YTY Industry (Manjung) Sdn Bhd

Status

Completed

Conditions

Skin Sensitisation

Treatments

Device: NON-STERILE, POWDER FREE NITRILE EXAMINATION GLOVES, LOW DERMATITIS POTENTIAL, TESTED FOR USE WITH CHEMOTHERAPY DRUGS - BLUE

Study type

Interventional

Funder types

Industry

Identifiers

NCT04274647
PR-MDT-02-17-19

Details and patient eligibility

About

Skin Sensitization Test (Modified Draize-95) to Support a Low Dermatitis Potential Claim for a Blue Non Sterile Powder Free Nitrile Examination Gloves.
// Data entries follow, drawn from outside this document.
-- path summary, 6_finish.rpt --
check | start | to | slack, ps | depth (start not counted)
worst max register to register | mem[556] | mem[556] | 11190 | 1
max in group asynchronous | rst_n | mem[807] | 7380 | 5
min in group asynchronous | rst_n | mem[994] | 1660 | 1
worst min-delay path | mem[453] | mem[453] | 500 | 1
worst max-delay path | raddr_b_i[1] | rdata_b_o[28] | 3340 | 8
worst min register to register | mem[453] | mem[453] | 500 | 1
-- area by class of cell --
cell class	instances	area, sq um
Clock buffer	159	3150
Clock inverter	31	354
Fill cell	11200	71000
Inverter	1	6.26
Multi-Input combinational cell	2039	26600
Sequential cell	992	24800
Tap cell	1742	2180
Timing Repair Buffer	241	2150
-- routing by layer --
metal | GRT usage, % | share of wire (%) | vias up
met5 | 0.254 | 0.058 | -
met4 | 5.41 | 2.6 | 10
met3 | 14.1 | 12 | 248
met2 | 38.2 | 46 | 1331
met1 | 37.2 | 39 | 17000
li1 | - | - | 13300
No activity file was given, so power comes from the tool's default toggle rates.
--- /design/flow/config.mk ---
export PLATFORM = sky130hd
export DESIGN_NAME = NanoCPU
export DESIGN_NICKNAME = NanoCPU
export VERILOG_FILES = /design/flow/design.v
export SDC_FILE = /design/flow/constraint.sdc
export NUM_CORES = 4
export LEC_CHECK = 1
export CORE_UTILIZATION = 50
export SYNTH_HDL_FRONTEND = slang
--- /design/flow/constraint.sdc ---
current_design NanoCPU

set clk_period 9.2
set clk_io_pct 0.2

create_clock -name clk0 -period $clk_period [get_ports {ck}]

set non_clock_inputs [all_inputs -no_clocks]
set_input_delay [expr $clk_period * $clk_io_pct] -clock clk0 $non_clock_inputs
set_output_delay [expr $clk_period * $clk_io_pct] -clock clk0 [all_outputs]
--- /design/flow/design.v ---
module Reg16bit (
    input logic ck, rst, we, 
    input logic [15:0] D,
    output logic [15:0] Q
);
    always_ff @(posedge ck or posedge rst) begin
        if (rst) begin
            Q <= 'b0;
        end else if (we) begin
            Q <= D;
        end
    end
endmodule
module NanoCPU (
    input  logic ck, rst,
    output logic [7:0]  address,
    input  logic [15:0] dataR,
    output logic [15:0] dataW,
    output logic ce, we
);
    typedef enum logic [3:0] {
        iREAD, iWRITE, iJMP, iBRANCH, iXOR, iSUB, iADD, iLESS, iEND
    } instType;
    instType inst;
    typedef enum logic [3:0] {
        IDLE, FETCH, EXEC, LD, WRITE, ALU, JMP, BRANCH, fim
    } EAType;
    EAType EA;
    logic [15:0] reg_bank [3:0];     
    logic wPC, wIR, wReg;
    logic [3:0] wen;
    logic [1:0] addReg;
    logic [15:0] IR, RS1, RS2, muxRegIn, outalu, muxPC, PC;
   assign dataW   = outalu;
   assign address = (EA==FETCH) ? PC[7:0] : IR[11:4];
   assign ce      = 1;
   assign we      = 0;                
   genvar i;
   generate
    for (i = 0; i < 4; i++) begin
        assign wen[i] = (addReg == i && wReg);
        Reg16bit reg_inst (.ck(ck), .rst(rst), .we(wen[i]), .D(muxRegIn), .Q(reg_bank[i]) );
    end
   endgenerate
    assign addReg   =  (EA == LD) ? IR[1:0] : IR[9:8];         
    assign muxRegIn = (EA == LD) ? dataR : outalu;           
   assign RS1 = reg_bank[IR[5:4]];     
   assign RS2 = reg_bank[IR[1:0]];
   always_comb begin
        unique case (inst)
            iWRITE : outalu = RS2;
            iXOR  : outalu = RS1 ^ RS2;
            iSUB  : outalu = RS1 - RS2;
            iLESS  :  outalu = (RS1 < RS2) ? 'h0001 : 'h0000;
            default: outalu = RS1 + RS2;
        endcase
    end
   Reg16bit R_IR (.ck(ck), .rst(rst), .we(wIR), .D(dataR), .Q(IR));
   Reg16bit R_PC (.ck(ck), .rst(rst), .we(wPC), .D(muxPC), .Q(PC));
   assign  muxPC =  PC + 1;             
   always_comb begin                
        case (IR[15:12])            
            4'h0: inst = iREAD;
            4'h1: inst = iWRITE;
            4'h2: inst = iJMP;
            4'h3: inst = iBRANCH;
            4'h4: inst = iXOR;
            4'h5: inst = iSUB;
            4'h6: inst = iADD;
            4'h7: inst = iLESS;
            default: inst = iEND;
        endcase
    end
    assign wPC  = (EA inside {LD, ALU, WRITE, JMP, BRANCH});
    assign wReg = (EA inside {LD, ALU});
    assign wIR  = (EA == FETCH);
    always_ff @(posedge ck or posedge rst) begin    
      if (rst)
        EA <= IDLE;
      else begin
        unique case (EA)
            IDLE:    EA <= FETCH;
            FETCH:   EA <= EXEC;
            EXEC:    unique case (inst)           
                         iEND:     EA <= fim;
                        iWRITE: EA <= WRITE;
                         iREAD:    EA <= LD;
                        iJMP:     EA <= JMP;
                        iBRANCH: EA <= BRANCH;
                         default:  EA <= ALU;
                     endcase
            fim:     EA <= fim;
            default: EA <= FETCH;
        endcase
       end
   end
endmodule
--- /design/flow/run.sh ---
#!/bin/bash
# OpenROAD 26Q1-2900-gdf79404cd8, Yosys 0.63+post, stock flow scripts
make -C /OpenROAD-flow-scripts/flow DESIGN_CONFIG=/design/flow/config.mk WORK_HOME=/design/flow/orfs finish
<file path="./run.sh">
#!/bin/bash
# OpenROAD 26Q1-2900-gdf79404cd8, Yosys 0.63+post, stock flow scripts
make -C /OpenROAD-flow-scripts/flow DESIGN_CONFIG=/design/flow/config.mk WORK_HOME=/design/flow/orfs finish
</file>
<file path="./config.mk">
export PLATFORM = sky130hd
export DESIGN_NAME = APB_master
export DESIGN_NICKNAME = APB_master
export VERILOG_FILES = /design/flow/design.v
export SDC_FILE = /design/flow/constraint.sdc
export NUM_CORES = 4
export LEC_CHECK = 1
export CORE_UTILIZATION = 40
</file>
<file path="./constraint.sdc">
current_design APB_master

set clk_period 3.6
set clk_io_pct 0.2

create_clock -name clk0 -period $clk_period [get_ports {PCLK}]
create_clock -name clk1 -period $clk_period [get_ports {PREADY}]

set non_clock_inputs [all_inputs -no_clocks]
set_input_delay [expr $clk_period * $clk_io_pct] -clock clk0 $non_clock_inputs
set_output_delay [expr $clk_period * $clk_io_pct] -clock clk0 [all_outputs]
</file>
<file path="./design.v">
module APB_master
(
    input wire PCLK,                      
    input wire PWRITE_MASTER,             
    output reg PSEL = 0,                  
    input wire [31:0] PADDR_MASTER,       
    input wire [31:0] PWDATA_MASTER,      
    input wire PRESET,                    
    input wire PREADY,                    
    input  wire [31:0] PRDATA,            
    output reg [31:0] PRDATA_MASTER = 0,  
    output reg PENABLE = 0,               
    output reg [31:0] PADDR = 0,          
    output reg [31:0] PWDATA = 0,         
    output reg PWRITE = 0                 
);
task apb_write(input  [31:0] inp_addr,    
               input  [31:0] inp_data);   
begin
  PSEL <= 1'd1;         
  PADDR <= inp_addr;    
  PWDATA <= inp_data;   
  PWRITE <= 1'd1;       
  PENABLE <= 1'd1;      
  if(PREADY)
   begin
     PSEL <= !PSEL;         
     PENABLE <= !PENABLE;   
   end
end
endtask
task apb_read(input [31:0] inp_addr);
begin
  if(!PREADY)
  begin
    PADDR <= inp_addr;      
    PWRITE <= 1'd0;         
    PSEL <= 1'd1;           
    PENABLE <= 1'd1;        
  end
  else if(PREADY)
   begin
     PSEL = !PSEL;          
     PENABLE = !PENABLE;    
   end
end
endtask
always @(posedge PCLK) 
begin
    if(!PRESET)
    begin
      PADDR <= 32'b0;
      PWDATA <= 32'b0;
      PWRITE <= 1'b0;
      PSEL <= 1'b0;
      PENABLE <= 1'b0;
      PRDATA_MASTER <= 1'b0;
    end
    else 
    begin
        if (!PWRITE_MASTER)           
        begin
            apb_read(PADDR_MASTER); 
        end
        else if (PWRITE_MASTER)       
        begin
            apb_write(PADDR_MASTER, PWDATA_MASTER);
        end
    end
end
always @(posedge PREADY)
begin
  if (!PWRITE_MASTER)          
    begin
     PRDATA_MASTER <=PRDATA;   
    end
end
endmodule
</file>
==> results.yml <==
# synthesis and place-and-route metrics
run_status:
  outcome: "complete, no violations"
yosys:
  ys_sh_xor_pct: 0
  top_cells_by_area: "dfxtp_1 47%, mux2i_1 23%, buf_4 9.8%, nand2_1 8.4%, nor2b_1 7.3%"
  ys_ff: 67
  synth_area_per_cell_um2: 10.02
  ys_cells: 284
  mux_share_pct: 22.52
  ys_types: 13
  synth.largest_area_cell: "dfxtp_1"
  ys.warnings.count: 65
  syn_inst: 284
  ys_chip_area_um2: 2845
  syn_area_um2: 2845
  yosysSeqAreaShare_pct: 47.14
  top_cell_area_share_pct: 47.14
  adder_share_pct: 0
  ys_sh_aoi_pct: 0.7036
  topCombFamilyByArea: "multiplexers"
  ys_sh_simple_pct: 16.01
power:
  p_switching_mw: 0.5678
  p_int_mw: 1.681
  p_seq_share_pct: 40.6
  swShare_pct: 25.24
  finalPower_mw: 2.249
  leakage_nw: 1.814
  p_comb_share_pct: 15.9
  ir_drop_mv: 0.3103
  power_frac_clock_pct: 43.6
  powerDensity_nw_per_um2: 517.7
worst_setup_path:
  crit_slowest_cell: "clkbuf_8"
  max_stage_delay_ns: 0.18
  crit_fanout: 10
  critPathKind: "clk2reg"
  worst_ep_arrival_time_ns: 2.64
  critPathLaunchType: "clock port"
  cp.required_ns: 3.81
  crit_chain: "clkbuf_8, clkbuf_8, nor2b_2, clkbuf_8, clkbuf_8, mux2i_1"
  critPathCaptureType: "flip-flop"
  crit_start: "PREADY"
  rr_startpoint: "PWDATA[8]$_SDFFE_PN0P_"
  crit_top_cell: "clkbuf_8"
floorplan:
  initial_core_util_pct: 41.65
  coreArea_um2: 6832
  die_width_um: 86.34
  io_pins: 199
  dieArea_um2: 7455
  placementRows: 30
  die_y_um: 86.34
global_route:
  overflow: 0
  grt_pass1_wl_mm: 9.687
  grtUsageTotal_pct: 17.15
  first_global_vias: 2282
  grt_max_degree: 80
  antenna_found_initial: 0
job:
  drv_cap: 0
  log.warning_count: 95
final_timing:
  drv_slew: 0
  tightest_slew_ns: 0.7264
  setup_viol: 0
  hold_violations: 0
  hold_ws_ns: 0.007083
  rsz0062_at_grt: "no"
  slew_headroom_pct: 51.57
  fin_setup_tns_ns: 0
  finalClockSkew_ns: 0
routing:
  antenna_left: 0
  vias_per_cell: 4.199
  wl_per_cell_um: 11.90
  drt-total-wl_mm: 6.225
  drtIter0Drc: 64
  diodes: 0
  drc: 0
  dr_total_vias: 2196
  firstDrtPassIters: 2
cts:
  post_cts.repair.setup_buffers: 0
  postCtsResizedCells: 0
  cts_tree: "yes"
  hold_buffers: 0
  cts.clk_slew.worst_paths_ns: 0.06
finish:
  syn_to_final_growth_pct: 52.68
  lay_top_cells: "131 x clkdlybuf4s50_1, 67 x dfxtp_1, 64 x mux2i_1, 64 x nand2_1, 33 x nor2b_1"
  final_layout_size_suffix_gt1_share_pct: 6.792
  layout_top_cell: "clkdlybuf4s50_1"
place:
  io_buffers: 133
  gp_congestion: 0.7716
  dp_hpwl_mm: 3.994
worst_hold_path:
  min-delay-path-class: "clk2reg"
  min_from: "PREADY"
## logic make-up (layout without fill, tap and decap cells)
group	after synthesis	count (layout)
flip-flops	67	67
other	1	32
multiplexers	64	64
AND/OR/NAND/NOR	98	98
AND-OR/OR-AND	3	3
buffers and inverters	51	163
## per-layer routing
metal,track usage (%),share of wire [%],vias up
met2,22.15,43,119
met3,10.72,11,16
li1,-,-,1126
met4,10.30,2.2,0
met5,0,0,-
met1,21.79,45,935
## worst max-delay path: cells and delay by family
family | cells | cell delay [ns]
and+or+nand+nor | 1 | 0.14
muxes | 1 | 0.12
buffers and inverters | 4 | 0.58
## Yosys cell counts, drive strengths merged
master / instances
conb: 1
dfxtp: 67
clkbuf: 5
nor2b: 34
a21oi: 1
mux2i: 64
a21boi: 2
nand2: 64
buf: 46
## registers in the layout (all words and copies together), names as in the netlist
signal	cells
PADDR	32
PWDATA	32
PSEL	1
PENABLE	1
PWRITE	1
## final timing paths
kind	to	slack, ns	depth (start not counted)
setup / recovery	PADDR[10]$_SDFFE_PN0P_	1.18	6
hold / removal	PENABLE$_SDFF_PN0_	0.007	3
setup reg to reg	PWDATA[8]$_SDFFE_PN0P_	2.99	2
hold reg to reg	PSEL$_SDFF_PN0_	0.45	1
## power by group through the flow
stage,sequential (mW),clock [mW],combinational [mW]
after CTS,0.914,1.02,0.364
after global routing,0.928,1.08,0.390
final,0.913,0.980,0.357
## through the flow
stage                     area (µm²)  util (%)  instances  setup WS (ns)
after floorplan                 2962         -        315          1.175
after global placement          4034     59.05        495          1.048
after detailed placement        4034     59.05        495          1.048
after CTS                       4344     63.59        523          1.169
after global routing            4344     63.59        523          1.130
final                           4344     63.59        523          1.177
## layout make-up
cell class	count	area (µm²)
Fill cell	577	2487
Sequential cell	67	1341
Timing Repair Buffer	135	1336
Multi-Input combinational cell	197	1236
Clock buffer	23	276.5
Tap cell	96	120.1
Clock inverter	5	33.78
Power figures rest on the tool's default switching activity, not on a simulated workload.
To evaluate whether residual chemical additives at a level that may induce type IV allergy in the unsensitized general user population are present in a finished rubber containing medical device.

Full description

  1. To evaluate whether residual chemical additives at a level that may induce Type IV allergy in the unsensitized general user population are present in a finished rubber containing medical device.
  2. To meet requirements for claim: This product demonstrated reduced potential for sensitizing users to chemical additives as described in Guidance for Industry and FDA Staff - Medical Glove Guidance Manual9. Supporting Test Data: A negative skin sensitization test (Modified Draize-95 Test) on a minimum of 200 non-sensitized human subjects.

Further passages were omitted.